Insert random data in an extra column while transfering data (INSERT INTO ..FROM SELECT..)

  • We have a table with two columns, we want to transfer this table to another table and add a column with random data

    This is the source table:

    indx col1

    ----------- -----------

    1 1

    2 1

    3 1

    4 1

    This is the destination table we want:

    indx col1 numVal

    ----------- ----------- ----------------------

    1 1 0,26113531332694

    2 1 0,297826084044096

    3 1 0,238910995882056

    4 1 0,481712234763395

    To do this we have a script like the script below. This script runs well, but it takes more than 2 hours on a table with 3.000.000 records.

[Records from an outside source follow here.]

`config.mk`:
```
export PLATFORM = sky130hd
export DESIGN_NAME = apb_wait_slave
export DESIGN_NICKNAME = d
export VERILOG_FILES = /design/src/rtl/apb_wait_slave.sv
export SDC_FILE = /design/constraint.sdc
export NUM_CORES = 1
export LEC_CHECK = 0
export ABC_AREA = 1
export CAP_MARGIN = 20
export CELL_PAD_IN_SITES_DETAIL_PLACEMENT = 0
export CELL_PAD_IN_SITES_GLOBAL_PLACEMENT = 1
export CORE_UTILIZATION = 30
export DETAILED_ROUTE_END_ITERATION = 12
export GPL_ROUTABILITY_DRIVEN = 0
export HOLD_SLACK_MARGIN = 0.08
export MAX_ROUTING_LAYER = met4
export PLACE_DENSITY_LB_ADDON = 0.1
export SLEW_MARGIN = 20
export SYNTH_ARGS = -nofsm -noshare
export SYNTH_HDL_FRONTEND = slang
export SYNTH_SLANG_ARGS = --single-unit
```
`constraint.sdc`:
```
create_clock -name pclk_i -period 2.8 [get_ports pclk_i]
set_input_delay 0.7 -clock pclk_i [delete_from_list [all_inputs] [get_ports pclk_i]]
set_output_delay 0.7 -clock pclk_i [all_outputs]
set_load 0.05 [all_outputs]
```
`src/rtl/apb_wait_slave.sv`:
```
// APB completer: DEPTH-byte register file with WAIT_CYCLES wait states and PSLVERR on out-of-range access.
// Optional lock register at the all-ones address, enabled by defining APB_SLV_LOCK_EN.
module apb_wait_slave #(
  parameter int ADDR_W      = 8,
  parameter int DATA_W      = 8,
  parameter int DEPTH       = 64,
  parameter int WAIT_CYCLES = 2
) (
  input  logic              pclk_i,
  input  logic              preset_i,
  input  logic              psel_i,
  input  logic              penable_i,
  input  logic              pwrite_i,
  input  logic [ADDR_W-1:0] paddr_i,
  input  logic [DATA_W-1:0] pwdata_i,
  output logic [DATA_W-1:0] prdata_o,
  output logic              pready_o,
  output logic              pslverr_o
);

  // state  | meaning
  // IDLE   | no transfer, waiting for a setup phase
  // ACCESS | wait counter running; PREADY is high when it has reached zero
  // DONE   | one cycle after completion; a new setup may start here
  typedef enum logic [1:0] {ST_IDLE, ST_ACCESS, ST_DONE} state_e;

  localparam int CNT_W = 4;
  localparam int IDX_W = (DEPTH > 1) ? $clog2(DEPTH) : 1;
  localparam logic [CNT_W-1:0] WAIT_LD = CNT_W'(WAIT_CYCLES);

  state_e              state_q, state_d;
  logic [CNT_W-1:0]    cnt_q, cnt_d;
  logic [ADDR_W-1:0]   addr_q, addr_d;
  logic                write_q, write_d;
  logic [DATA_W-1:0]   wdata_q, wdata_d;
  logic [DATA_W-1:0]   prdata_q, prdata_d;
  logic                pready_q, pready_d;
  logic                pslverr_q, pslverr_d;
  logic [DATA_W-1:0]   mem_q [DEPTH];

  logic                setup;
  logic                complete;
  logic                in_range_d, in_range_q;
  logic                lock_hit_d, lock_hit_q;
  logic                lock_now;
  logic                err_d, err_q;
  logic                mem_we;
  logic [IDX_W-1:0]    idx_d, idx_q;

  assign setup      = psel_i && !penable_i;
  assign complete   = (state_q == ST_ACCESS) && (cnt_q == '0);

  assign in_range_d = int'(addr_d) < DEPTH;
  assign in_range_q = int'(addr_q) < DEPTH;
  assign idx_d      = addr_d[IDX_W-1:0];
  assign idx_q      = addr_q[IDX_W-1:0];

`ifdef APB_SLV_LOCK_EN
  localparam logic [ADDR_W-1:0] LOCK_ADDR = '1;
  logic lock_q;

  assign lock_hit_d = (addr_d == LOCK_ADDR);
  assign lock_hit_q = (addr_q == LOCK_ADDR);
  assign lock_now   = lock_q;

  always_ff @(posedge pclk_i) begin
    if (preset_i) begin
      lock_q <= 1'b0;
    end else if (complete && write_q && lock_hit_q) begin
      lock_q <= wdata_q[0];
    end
  end
`else
  assign lock_hit_d = 1'b0;
  assign lock_hit_q = 1'b0;
  assign lock_now   = 1'b0;
`endif

  // The lock register itself is never in error; locked writes to the array are.
  assign err_d  = !lock_hit_d && (!in_range_d || (write_d && lock_now));
  assign err_q  = !lock_hit_q && (!in_range_q || (write_q && lock_now));
  assign mem_we = complete && write_q && !err_q && !lock_hit_q;

  always_comb begin
    state_d = state_q;
    cnt_d   = cnt_q;
    addr_d  = addr_q;
    write_d = write_q;
    wdata_d = wdata_q;
    unique case (state_q)
      ST_IDLE, ST_DONE: begin
        state_d = ST_IDLE;
        if (setup) begin
          state_d = ST_ACCESS;
          cnt_d   = WAIT_LD;
          addr_d  = paddr_i;
          write_d = pwrite_i;
          wdata_d = pwdata_i;
        end
      end
      ST_ACCESS: begin
        if (cnt_q == '0) begin
          state_d = ST_DONE;
        end else if (!psel_i) begin
          state_d = ST_IDLE;
          cnt_d   = '0;
        end else begin
          cnt_d = cnt_q - 1'b1;
        end
      end
      default: begin
        state_d = ST_IDLE;
        cnt_d   = '0;
      end
    endcase
  end

  // Response is registered one cycle ahead so PREADY lands exactly in T1+WAIT_CYCLES.
  always_comb begin
    pready_d  = (state_d == ST_ACCESS) && (cnt_d == '0);
    pslverr_d = pready_d && err_d;
    prdata_d  = '0;
    if (pready_d && !write_d && !err_d) begin
      if (lock_hit_d) begin
        prdata_d = DATA_W'(lock_now);
      end else begin
        prdata_d = mem_q[idx_d];
      end
    end
  end

  always_ff @(posedge pclk_i) begin
    if (preset_i) begin
      state_q   <= ST_IDLE;
      cnt_q     <= '0;
      addr_q    <= '0;
      write_q   <= 1'b0;
      wdata_q   <= '0;
      prdata_q  <= '0;
      pready_q  <= 1'b0;
      pslverr_q <= 1'b0;
    end else begin
      state_q   <= state_d;
      cnt_q     <= cnt_d;
      addr_q    <= addr_d;
      write_q   <= write_d;
      wdata_q   <= wdata_d;
      prdata_q  <= prdata_d;
      pready_q  <= pready_d;
      pslverr_q <= pslverr_d;
    end
  end

  always_ff @(posedge pclk_i) begin
    if (preset_i) begin
      for (int i = 0; i < DEPTH; i++) begin
        mem_q[i] <= '0;
      end
    end else if (mem_we) begin
      mem_q[idx_q] <= wdata_q;
    end
  end

  assign prdata_o  = prdata_q;
  assign pready_o  = pready_q;
  assign pslverr_o = pslverr_q;

endmodule

```
==> impl_table.tex, run 1 <==
\begin{tabular}{lr}
\hline
Metric & Value \\
\hline
\multicolumn{2}{l}{\textbf{Hold path}} \\
Worst min-delay path class & flip-flop to flip-flop \\
\multicolumn{2}{l}{\textbf{Floorplanning}} \\
Total number of placement rows & $\sim$110 \\
IO Pins & 31 \\
CORE AREA & approximately 87000 µm² \\
Initial standard-cell utilization of the core & 0.304 \\
Die outline height & $\sim$300 µm \\
Die extent in x & roughly 300 µm \\
Die Area & 89500 µm² \\
\multicolumn{2}{l}{\textbf{Synth}} \\
Gate count after technology mapping & 2959 \\
Post-synthesis net count & between 2000 and 3000 \\
Largest area contributor in the netlist & edfxtp\_1 \\
Syn avg cell area & about 9 µm² \\
Post-synthesis cell area & $\sim$27000 µm² \\
Top cells by instance count after synthesis & nand2\_1, nor2\_1, edfxtp\_1 \\
Synth area leaders & edfxtp\_1, nand2\_1, nand3\_1, nor2\_1, inv\_1 \\
Seq cells post-synth & 545 \\
Most numerous cell in the Yosys netlist & nand2\_1 \\
Top\_reg\_cell synth & edfxtp\_1 \\
Share of synthesized flip-flops with an asynchronous set or reset & 0 \\
Post-synth top area share & 0.580 \\
Synthesis Warnings & 0 \\
Number of flops mapped to enable cells by yosys & 512 \\
Post-synthesis sequential area ratio & 0.605 \\
Unique cell type count in the Yosys netlist & 34 \\
\multicolumn{2}{l}{\textbf{Worst setup path}} \\
Slowest cell delay on critical path & around 0.54 ns \\
Critical path buffers and inverters & 4 \\
Top fanout value on the critical path & 25 \\
Arrival time of data at the critical path endpoint & 3.20 ns \\
Most frequent CP cell & nand3\_1 \\
Class of the most critical setup path & primary input to flip-flop \\
Endpoint required time on the critical path & approximately 3.3 ns \\
CP Capture Type & flip-flop \\
Crit start category & primary input \\
Cell family with most CP delay & simple AND/OR/NAND/NOR gates \\
Critical path's slowest cell & clkdlybuf4s50\_1 \\
Worst path cell trace & clkdlybuf4s50\_1, buf\_4, nand4\_1, nand2\_4, buf\_4, buf\_12, o21ai\_0, nand2\_1, nand3\_1, nand3\_1, nand3\_1, a21oi\_2, nor2\_1 \\
\multicolumn{2}{l}{\textbf{GRT}} \\
Grt met3 use & 0.0298 \\
Global routing met1 resource utilization & 0.271 \\
Wire length of the first global-routing pass & between 100000 and 150000 µm \\
Most Crowded Layer GR & met2 \\
Number of global-route vias before repair & slightly above 20000 \\
Global Route met2 Usage & 0.339 \\
Overall global routing resource usage & 0.207 \\
Overall overflow remaining after global route & 0 \\
Maximum number of pins on one net before global-route repair & 65 \\
Initial antenna violation count & 0 \\
\multicolumn{2}{l}{\textbf{Timing}} \\
Final Cycle Share & 0.968 \\
Slew at the pin closest to its max-slew limit & 0.881 ns \\
Clock skew after layout & between 0.03 and 0.04 ns \\
Tmin final & 2.71 ns \\
Number of hold-slack violations in the final timing report & 0 \\
Count of endpoints failing setup in the final report & 0 \\
Max-slew violation count & 0 \\
Max\_slew headroom & 0.408 \\
Max Fclk & 369 MHz \\
Setup repair after global routing missed its margin & false \\
Final setup TNS & 0 ns \\
Tightest hold margin & roughly 0.47 ns \\
\multicolumn{2}{l}{\textbf{Drt}} \\
Residual antenna-violating net count after detailed routing & 0 \\
Vias after detailed routing & between 20000 and 25000 \\
Vias/cell & between 4 and 5 \\
Post-detailed-route DRC marker count & 0 \\
First-iteration detailed-routing DRC count & 1440 \\
Routed wire length per instance & 20.9 µm \\
Router iterations before antenna repair & 8 \\
Wire length after detailed routing & about 90000 µm \\
\multicolumn{2}{l}{\textbf{Placed design}} \\
Number of port buffers & 30 \\
Post-detailed-placement cell area & roughly 30000 µm² \\
Detailed placer's ending HPWL & between 60000 and 70000 µm \\
\multicolumn{2}{l}{\textbf{Pwr}} \\
Worst vdd ir & between 0.0003 and 0.0004 V \\
Pwr Density & between 600 and 700 nW/µm² \\
Power after layout & 20.0 mW \\
Static leakage & about 13 nW \\
\multicolumn{2}{l}{\textbf{CTS}} \\
Clock Sink Count & about 550 \\
Worst-path clk slew & around 0.060 ns \\
Root buf cell & clkbuf\_16 \\
Source-to-sink clock delay at the later pin of the worst-skew pair & a little over 0.6 ns \\
Largest buffer count on any clock path & 3 \\
H-tree depth & 3 \\
Clock tree from TritonCTS & yes \\
Hold Buf Count CTS & 0 \\
Inserted Clock Buffers & 67 \\
\multicolumn{2}{l}{\textbf{Finish}} \\
Antenna diodes & 0 \\
Number of nets in the layout & between 3000 and 4000 \\
Share of cells above drive strength 1 & 0.130 \\
Final std cell area, no fill & between 30000 and 40000 µm² \\
Relative area change from synthesis to final layout & 20.5\% \\
Final Util & 0.367 \\
\multicolumn{2}{l}{\textbf{Outcome}} \\
Run status & complete, no violations \\
\multicolumn{2}{l}{\textbf{Flow run}} \\
Max-cap viol count & 0 \\
\hline
\end{tabular}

    DROP TABLE myTempTableSource

    GO

    CREATE TABLE [dbo].[myTempTableSource](

    [indx] [int] IDENTITY(1,1) NOT NULL,

    [col1] [int] NULL,

    CONSTRAINT [PK_myTempTableSource] PRIMARY KEY CLUSTERED

    (

    [indx] ASC

    )WITH (PAD_INDEX = OFF, STATISTICS_NORECOMPUTE = OFF, IGNORE_DUP_KEY = OFF, ALLOW_ROW_LOCKS = ON, ALLOW_PAGE_LOCKS = ON) ON [PRIMARY]

    ) ON [PRIMARY]

    GO

    INSERT INTO [myTempTableSource] VALUES(1)

    INSERT INTO [myTempTableSource] VALUES(1)

    INSERT INTO [myTempTableSource] VALUES(1)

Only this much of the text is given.